Without the Detroit Renaissance lifeline, the gov and her tribe are on their own. The question now becomes how to raise taxes in this economy and still win in the next election cycle. This appears to be their plan:

  • Throw it all against the wall and see what sticks. Rumor potential tax increases on beer, water, entertainment, sports, and cigarettes. See how loudly folks associated with these products squeal, and take those items off the table that receive the loudest squeals. The idea of a beer tax lasted 24 hours. We’ll see how long the rest last. (Disclosure: My company assisted in the successful effort to prevent a sports and entertainment ticket tax in 2007.)
  • Don’t call it a tax. Call it a user fee. Any fee increase that’s not on your pay stub or your property tax bill is a possibility. Gasoline, registrations and licenses are now user fees. Local governments already charge a 1-percent processing fee to collect your property taxes. Maybe a 1-percent fee to collect payroll taxes could be slipped by?
  • Call it a tax loophole closer. Last year’s tax incentives are this year’s loopholes. The gov says she has 11 tax exemptions to eliminate to raise $230 million. What’s the big deal if you have to put $1.06 in a vending machine instead of a dollar to buy a pop? I’m sure I have an old change purse in the drawer somewhere.
  • Cut those tax expenditures. Treasury says that the State has $35 billion in tax expenditures. Since that would more than double the current tax load, I assume that category includes anything that is not currently being taxed. I wonder if it includes the $120 million for Hollywood moochers. Let’s start with taxing health insurance benefits and see how that flies.
  • Go after low hanging fruit. Sin taxes are like user taxes, but on steroids. They are always the easiest to pass and justify because higher taxes on tobacco and alcohol will dissuade people from sinful behaviors, right? Of course, you can’t raise them too high or people will completely stop their behaviors, and then the State won’t collect enough money. Maybe we could assess fees on moving vans leaving Michigan? That could kill two birds with one stone.
  • Don’t tax you, don’t tax me, tax the guy behind the tree. This was the Obama theory of taxing everyone else to pay the costs. Tax the rich. Tax business. Tax tourists. Just don’t tax me! Question is, who’s left behind the tree?

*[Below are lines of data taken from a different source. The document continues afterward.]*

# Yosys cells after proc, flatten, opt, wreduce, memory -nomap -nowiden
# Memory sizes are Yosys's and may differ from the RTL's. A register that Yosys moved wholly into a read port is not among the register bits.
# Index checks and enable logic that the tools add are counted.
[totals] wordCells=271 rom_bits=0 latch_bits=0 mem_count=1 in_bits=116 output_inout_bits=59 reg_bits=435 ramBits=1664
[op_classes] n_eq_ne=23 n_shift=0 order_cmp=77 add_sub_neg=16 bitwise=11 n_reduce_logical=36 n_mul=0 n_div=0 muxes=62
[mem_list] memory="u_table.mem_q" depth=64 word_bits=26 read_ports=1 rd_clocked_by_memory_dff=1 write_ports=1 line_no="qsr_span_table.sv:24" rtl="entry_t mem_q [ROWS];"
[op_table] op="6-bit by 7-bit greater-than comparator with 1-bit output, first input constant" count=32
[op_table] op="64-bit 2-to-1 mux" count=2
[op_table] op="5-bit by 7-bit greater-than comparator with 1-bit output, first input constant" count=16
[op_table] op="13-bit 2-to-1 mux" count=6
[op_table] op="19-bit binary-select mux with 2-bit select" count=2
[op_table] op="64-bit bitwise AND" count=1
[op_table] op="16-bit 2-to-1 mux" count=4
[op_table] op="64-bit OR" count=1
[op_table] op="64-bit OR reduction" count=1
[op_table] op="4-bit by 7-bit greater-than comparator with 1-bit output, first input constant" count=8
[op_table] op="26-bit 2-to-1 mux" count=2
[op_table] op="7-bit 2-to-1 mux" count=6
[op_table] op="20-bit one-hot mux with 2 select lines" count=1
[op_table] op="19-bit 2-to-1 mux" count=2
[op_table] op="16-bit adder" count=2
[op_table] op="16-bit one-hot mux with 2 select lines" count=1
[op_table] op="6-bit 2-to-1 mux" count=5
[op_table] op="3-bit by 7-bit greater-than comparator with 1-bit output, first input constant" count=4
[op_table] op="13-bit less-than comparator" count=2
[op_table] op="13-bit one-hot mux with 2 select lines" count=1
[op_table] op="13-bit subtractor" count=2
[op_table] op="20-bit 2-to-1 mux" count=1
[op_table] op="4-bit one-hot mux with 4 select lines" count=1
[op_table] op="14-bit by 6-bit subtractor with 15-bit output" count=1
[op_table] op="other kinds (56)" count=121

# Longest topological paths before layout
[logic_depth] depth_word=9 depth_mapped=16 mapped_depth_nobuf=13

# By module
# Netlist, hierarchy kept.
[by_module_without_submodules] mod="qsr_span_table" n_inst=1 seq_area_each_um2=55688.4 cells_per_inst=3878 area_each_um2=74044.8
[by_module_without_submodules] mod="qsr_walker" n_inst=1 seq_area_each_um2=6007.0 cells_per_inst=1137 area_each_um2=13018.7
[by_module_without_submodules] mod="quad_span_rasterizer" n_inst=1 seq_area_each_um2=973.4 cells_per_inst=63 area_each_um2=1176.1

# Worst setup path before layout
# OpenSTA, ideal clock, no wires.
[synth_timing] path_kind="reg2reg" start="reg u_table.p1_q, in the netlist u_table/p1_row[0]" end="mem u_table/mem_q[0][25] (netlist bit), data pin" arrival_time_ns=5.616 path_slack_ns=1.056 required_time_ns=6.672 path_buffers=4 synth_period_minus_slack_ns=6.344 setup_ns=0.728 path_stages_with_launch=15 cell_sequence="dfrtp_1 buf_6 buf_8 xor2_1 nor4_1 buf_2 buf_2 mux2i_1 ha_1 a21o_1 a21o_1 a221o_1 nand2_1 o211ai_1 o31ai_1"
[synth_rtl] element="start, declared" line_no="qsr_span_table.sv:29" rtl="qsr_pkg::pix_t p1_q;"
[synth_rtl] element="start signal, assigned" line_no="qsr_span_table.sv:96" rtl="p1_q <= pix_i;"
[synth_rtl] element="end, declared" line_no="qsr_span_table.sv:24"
--- config.mk ---
export PLATFORM = sky130hd
export DESIGN_NAME = lrm_div
export DESIGN_NICKNAME = d
export VERILOG_FILES = /design/src/hdl/lrm_pkg.sv /design/src/hdl/lrm_div.sv
export SDC_FILE = /design/constraint.sdc
export NUM_CORES = 1
export LEC_CHECK = 0
export BUFFER_PORTS_ARGS = -buffer_cell sky130_fd_sc_hd__buf_2
export CORE_AREA = 5 5 111 113
export DETAILED_ROUTE_END_ITERATION = 16
export DIE_AREA = 0 0 116 118
export PLACE_DENSITY = 0.63
export SLEW_MARGIN = 20
export SYNTH_ARGS = -nofsm -noshare
export SYNTH_HDL_FRONTEND = slang
export SYNTH_SLANG_ARGS = --single-unit
--- constraint.sdc ---
create_clock -name clk -period 9 [get_ports clk]
set_clock_uncertainty 0.15 [all_clocks]
set_input_delay 0.45 -clock clk [delete_from_list [all_inputs] [get_ports clk]]
set_output_delay 0.45 -clock clk [all_outputs]
set_load 0.02 [all_outputs]
--- src/hdl/lrm_pkg.sv ---
// ============================================================================
// lrm_pkg
// Shared types and constants for the linkage distance row merge block.
// ============================================================================
package lrm_pkg;

  // Field widths
  localparam int unsigned DIST_W   = 24;             // unsigned Q16.8 distance
  localparam int unsigned IDX_IN_W = 6;
  localparam int unsigned CNT_W    = 16;
  localparam int unsigned WSUM_W   = CNT_W + 1;      // count_a + count_b
  localparam int unsigned PROD_W   = DIST_W + CNT_W; // distance * count
  localparam int unsigned DVD_W    = PROD_W + 1;     // sum of two products
  localparam int unsigned SIZE_W   = 7;
  localparam int unsigned MODE_W   = 2;
  localparam int unsigned ACT_W    = 2;
  localparam int unsigned STAT_W   = 2;

  // Configuration port
  localparam int unsigned CFG_IDX_W  = 4;
  localparam int unsigned CFG_DATA_W = 8;
  localparam logic [CFG_IDX_W-1:0] REG_MODE = CFG_IDX_W'(0);
  localparam logic [CFG_IDX_W-1:0] REG_SIZE = CFG_IDX_W'(1);

  // Divider: quotient bits retired per cycle
  localparam int unsigned DIV_STEPS  = 2;
  localparam int unsigned DIV_CYCLES = DIST_W / DIV_STEPS;
  localparam int unsigned DIV_CNT_W  = $clog2(DIV_CYCLES + 1);

  // Actions
  localparam logic [ACT_W-1:0] ACT_WRITE = 2'd0;
  localparam logic [ACT_W-1:0] ACT_READ  = 2'd1;
  localparam logic [ACT_W-1:0] ACT_MERGE = 2'd2;

  // Linkage modes
  localparam logic [MODE_W-1:0] MODE_AVG    = 2'd0;
  localparam logic [MODE_W-1:0] MODE_MAX    = 2'd1;
  localparam logic [MODE_W-1:0] MODE_MIN    = 2'd2;

  // Status codes
  localparam logic [STAT_W-1:0] STAT_OK    = 2'd0;
  localparam logic [STAT_W-1:0] STAT_RANGE = 2'd1;
  localparam logic [STAT_W-1:0] STAT_ZERO  = 2'd2;

  // Input beat
  typedef struct packed {
    logic [ACT_W-1:0]    action;
    logic [IDX_IN_W-1:0] row_index;
    logic [IDX_IN_W-1:0] col_index;
    logic [DIST_W-1:0]   entry_value;
    logic [CNT_W-1:0]    count_a;
    logic [CNT_W-1:0]    count_b;
  } in_item_t;

  // Result beat
  typedef struct packed {
    logic [DIST_W-1:0] read_value;
    logic [STAT_W-1:0] status;
  } out_result_t;

  // Divider request
  typedef struct packed {
    logic [DVD_W-1:0]  dividend;
    logic [WSUM_W-1:0] divisor;
  } div_req_t;

endpackage

--- src/hdl/lrm_div.sv ---
// ============================================================================
// lrm_div
// Iterative restoring divider for the weighted mean, two quotient bits a cycle.
// ============================================================================
module lrm_div (
  input  logic                     clk,
  input  logic                     rst_n,
  input  logic                     start,
  input  lrm_pkg::div_req_t        req,
  output logic                     done,
  output logic [lrm_pkg::DIST_W-1:0] quotient
);
  import lrm_pkg::*;

  logic                 busy_r;
  logic                 done_r;
  logic [DIV_CNT_W-1:0] cnt_r;
  logic [WSUM_W-1:0]    divisor_r;
  logic [WSUM_W-1:0]    rem_r, rem_nxt;
  logic [DIST_W-1:0]    quo_r, quo_nxt;
  logic [WSUM_W:0]      trial;
  logic                 ge;

  // Two restoring steps; remainder stays below the divisor, so 17 bits do
  always_comb begin
    rem_nxt = rem_r;
    quo_nxt = quo_r;
    trial   = '0;
    ge      = 1'b0;
    for (int k = 0; k < DIV_STEPS; k++) begin
      trial = {rem_nxt, quo_nxt[DIST_W-1]};
      ge    = (trial >= {1'b0, divisor_r});
      if (ge) begin
        rem_nxt = WSUM_W'(trial - {1'b0, divisor_r});
      end else begin
        rem_nxt = trial[WSUM_W-1:0];
      end
      quo_nxt = {quo_nxt[DIST_W-2:0], ge};
    end
  end

  // Control
  always_ff @(posedge clk) begin
    if (!rst_n) begin
      busy_r <= 1'b0;
      done_r <= 1'b0;
      cnt_r  <= '0;
    end else begin
      done_r <= 1'b0;
      if (start) begin
        busy_r <= 1'b1;
        cnt_r  <= DIV_CNT_W'(DIV_CYCLES);
      end else if (busy_r) begin
        cnt_r <= cnt_r - 1'b1;
        if (cnt_r == DIV_CNT_W'(1)) begin
          busy_r <= 1'b0;
          done_r <= 1'b1;
        end
      end
    end
  end

  // Datapath; the quotient is known to fit 24 bits, so start from the top part
  always_ff @(posedge clk) begin
    if (start) begin
      rem_r     <= req.dividend[DVD_W-1:DIST_W];
      quo_r     <= req.dividend[DIST_W-1:0];
      divisor_r <= req.divisor;
    end else if (busy_r) begin
      rem_r <= rem_nxt;
      quo_r <= quo_nxt;
    end
  end

  assign done     = done_r;
  assign quotient = quo_r;

  // Checks
  a_no_restart: assert property (@(posedge clk) disable iff (!rst_n)
    start |-> !busy_r)
    else $error("divider restarted while busy");

  a_done_after_last: assert property (@(posedge clk) disable iff (!rst_n)
    (busy_r && !start && cnt_r == DIV_CNT_W'(1)) |=> (done_r && !busy_r))
    else $error("divider did not finish on last step");

  a_rem_bound: assert property (@(posedge clk) disable iff (!rst_n)
    busy_r |-> (rem_r < divisor_r))
    else $error("divider remainder not below divisor");

endmodule
==> results.yml <==
global_routing:
  grt_max_degree: 74
  grt_util_all_layers_pct: 16.6
  antenna_found_initial: 0
  first_global_vias: 3671
  grt_pass1_wl_um: 18000
  grt_overflow: 0
floorplan:
  core_area_um2: 11200
  dieWidth_um: 116
  rows: 39
  start_util_pct: 40.2
  die_area_um2: 13700
  io-pin-count: 86
  die_h_um: 118
logic_synthesis:
  ys.warnings.count: 0
  yosysMostFrequentCell: "edfxtp_1"
  synth_top_area_cell: "edfxtp_1"
  ys.flop_type: "edfxtp_1"
  synth_area_leaders: "edfxtp_1 39%, ha_1 10%, mux2_2 8.5%"
  synth_nets: 519
  avgSynthCellArea_um2: 10.7
  yosysUniqueCellTypes: 60
  synth_top_area_share_pct: 38.6
  ys_seq_area_share_pct: 41.2
  synth_commonest_cells: "58 x edfxtp_1, 36 x ha_1, 34 x mux2_2, 33 x inv_1, 32 x nand2_1"
  synth-edff-count: 58
  async_flop_share_pct: 0
  netlist_instances: 420
  ys_ff_latch: 64
  netlist_area_um2: 4510
timing:
  slew_headroom_pct: 32.5
  fin_setup_tns_ps: 0
  finalCriticalPeriod_ps: 6260
  rsz0062_at_grt: "false"
  drv_slew: 0
  hold_viol: 0
  worst_pin_slew_ps: 1010
  fin_crit_sh_pct: 69.6
  setup_violations: 0
  fmax_ghz: 0.160
  setup_ws_ps: 2740
clock_network:
  numCtsBuffers: 9
  tritoncts: "built"
  clock_latency_ps: 340
  cts_resized: 0
  post_cts_buffers: 0
  postCtsHoldBufs: 0
  cts_root_buf: "clkbuf_16"
  htreeDepth: 3
  clock_tree.buffer_depth: 2
  clk_pin_slew_ps: 60
  cts.sinks: 64
detailed_routing:
  drc: 0
  via_count: 3577
  dr.pass1.iters: 5
  ant_nets: 0
  vias_per_cell: 5.46
  drtIter0Drc: 196
  wl_per_cell_um: 16.9
  wirelength_um: 11100
hold_path:
  hold_depth: 1
  min_from: "req[16]"
  hold_end: "divisor_r[16]$_DFFE_PP_"
  hold_path.class: "in2reg"
placement:
  dpl.hpwl_um: 8350
  place_congestion: 0.894
  place_ws_ps: 2780
  dpl.cell_count: 639
  detailed_place.area_um2: 5080
  port_buffers: 85
power:
  power_frac_comb_pct: 65.6
  power_frac_clock_pct: 15.6
  power_density_nw_per_um2: 453
  intPower_uw: 1380
  seqPwrFrac_pct: 18.8
  peakVddDrop_uv: 159
  power_leakage_uw: 0.00231
  power.switching_uw: 1070
  switching_share_pct: 43.6
setup_path:
  worstReg2RegEnd: "rem_r[10]$_DFFE_PP_"
  path_cells: "ha_1, inv_1, fa_1, a211oi_2, o211ai_2, a31oi_2, a31oi_1, a21o_1, mux2_2, ha_1, and3_4, and4_4, a221oi_4, nand3_1, a31o_1, a311oi_4, buf_4, nor3_1, a311o_1"
  cp_max_fo: 14
  criticalPathCategory: "reg2reg"
  r2r_slack_ps: 2740
  crit_path_start_kind: "flip-flop"
  path_buf_inv: 2
  required_ps: 8940
  cp_top_family: "compound AO/OA/AOI/OAI gates"
  crit_arrival_ps: 6200
  reg2reg_depth: 19
  slowest_delay_ps: 670
  cp_slowest_cell: "a311oi_4"
  reg2reg_from: "divisor_r[0]$_DFFE_PP_"
  crit_path_frequent_cell: "ha_1"
  critPathCaptureType: "flip-flop"
layout:
  area_delta_synth_final_pct: 19.9
  nets: 606
  antenna_cells: 0
  final_util_pct: 48.2
  drive_gt1_share_pct: 29.1
  fin_area_um2: 5410
  regArea_um2: 1860
  layout.cells.non_filler: 655
  nFillCells: 1050
  multi_input_area_um2: 2480
run_status:
  outcome: "complete, no violations"
run:
  max_cap_viol_count: 0
-- metal layers --
layer	track usage, %	vias up	wire (um)
li1	-	1774	-
met1	21.5	1706	4980
met2	26.2	87	5400
met3	4.88	10	577
met4	5.87	0	121
met5	0	-	0
-- area by class of cell --
type	count	share of cell area (%)
Clock buffer	9	4.16
Clock inverter	7	1.87
Inverter	33	2.29
Multi-Input combinational cell	312	45.8
Sequential cell	64	34.4
Tap cell	143	3.31
Timing Repair Buffer	87	8.14
-- sequential cells by signal, indices dropped and copies added, names as in the netlist --
register	cells
divisor_r	17
rem_r	17
busy_r	1
cnt_r	4
quotient	24
done	1
-- through the flow --
step	hold slack (ps)	total power [uW]
2_1_floorplan	334	1750
3_3_place_gp	351	2020
3_5_place_dp	356	2060
4_1_cts	113	2460
5_1_grt	120	2650
6_report	133	2450
-- kinds of logic (layout without fill, tap and decap cells) --
group / Yosys count / count (layout) / share of synthesized area (%)
xor gates and xnor gates: 28 / 28 / 5.43
adders and majority gates: 38 / 38 / 10.9
and+or+nand+nor: 109 / 109 / 11.9
DFF: 64 / 64 / 41.2
buffers and inverters: 44 / 136 / 3.88
AOI/OAI and AO/OA: 97 / 97 / 16.9
muxes: 40 / 40 / 9.81
-- cells in the final DEF (no fill, tap or decap), types with 13 or more instances in the layout --
cell type   n
a21oi_1    13
buf_2      85
edfxtp_1   58
ha_1       36
inv_1      33
mux2_2     34
nand2_1    31
nand3_1    18
nor2_1     18
xnor2_1    17
-- power groups by stage --
stage | Sequential (uW) | Clock, uW | Combinational (uW)
2_1_floorplan | 476 | 0 | 1270
3_3_place_gp | 466 | 0 | 1560
3_5_place_dp | 468 | 0 | 1590
4_1_cts | 463 | 395 | 1600
5_1_grt | 470 | 405 | 1780
6_report | 462 | 382 | 1610
-- how the worst max path moves through the flow --
stage | from | end | slack, ps | cells after the start
after global routing | divisor_r[0]$_DFFE_PP_ | rem_r[10]$_DFFE_PP_ | 2330 | 19
after global placement | quotient[23]$_DFFE_PP_ | rem_r[10]$_DFFE_PP_ | 3000 | 20
after CTS | divisor_r[0]$_DFFE_PP_ | rem_r[10]$_DFFE_PP_ | 2740 | 19
final | divisor_r[0]$_DFFE_PP_ | rem_r[10]$_DFFE_PP_ | 2740 | 19
after floorplan | quotient[23]$_DFFE_PP_ | rem_r[1]$_DFFE_PP_ | 3650 | 21
after detailed placement | divisor_r[0]$_DFFE_PP_ | rem_r[10]$_DFFE_PP_ | 2780 | 19
Power figures use the tool's default switching activity.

What the final mix of tax increases and cuts will look like is anyone’s guess. I’m betting they will look a lot more like the GOP plan of more cuts than increases, with Obamabucks to the rescue for balancing the rest.

With Michigan’s economy in the tubes, legislative approval ratings hovering around 20 percent, the governor’s below 40 percent, and 80 percent of voters believing the state is heading in the wrong direction — asking taxpayers to pay more now would be like Michigan’s own Cash for Clunkers program.

No taxpayer I know is willing to shell out more cash for a clunker of a government.

Tom Shields is founder and president of Marketing Resource Group (MRG), a Lansing-based political marketing and public relations firm.

August 17, 2009 · Filed under Making Sausage

1 response so far ↓

  • 1 arnold // Aug 23, 2009 at 12:00 pm

    Nice job Tom, combining the real clunkers you refer to, the state legislature with all of government. Surely, you dont mean to say that that the services provided and its subsidiaries such as local governments are school districts are thought of as a clunker. When talking about government as a clunker, please learn to separate the two and point your remarks at the real target.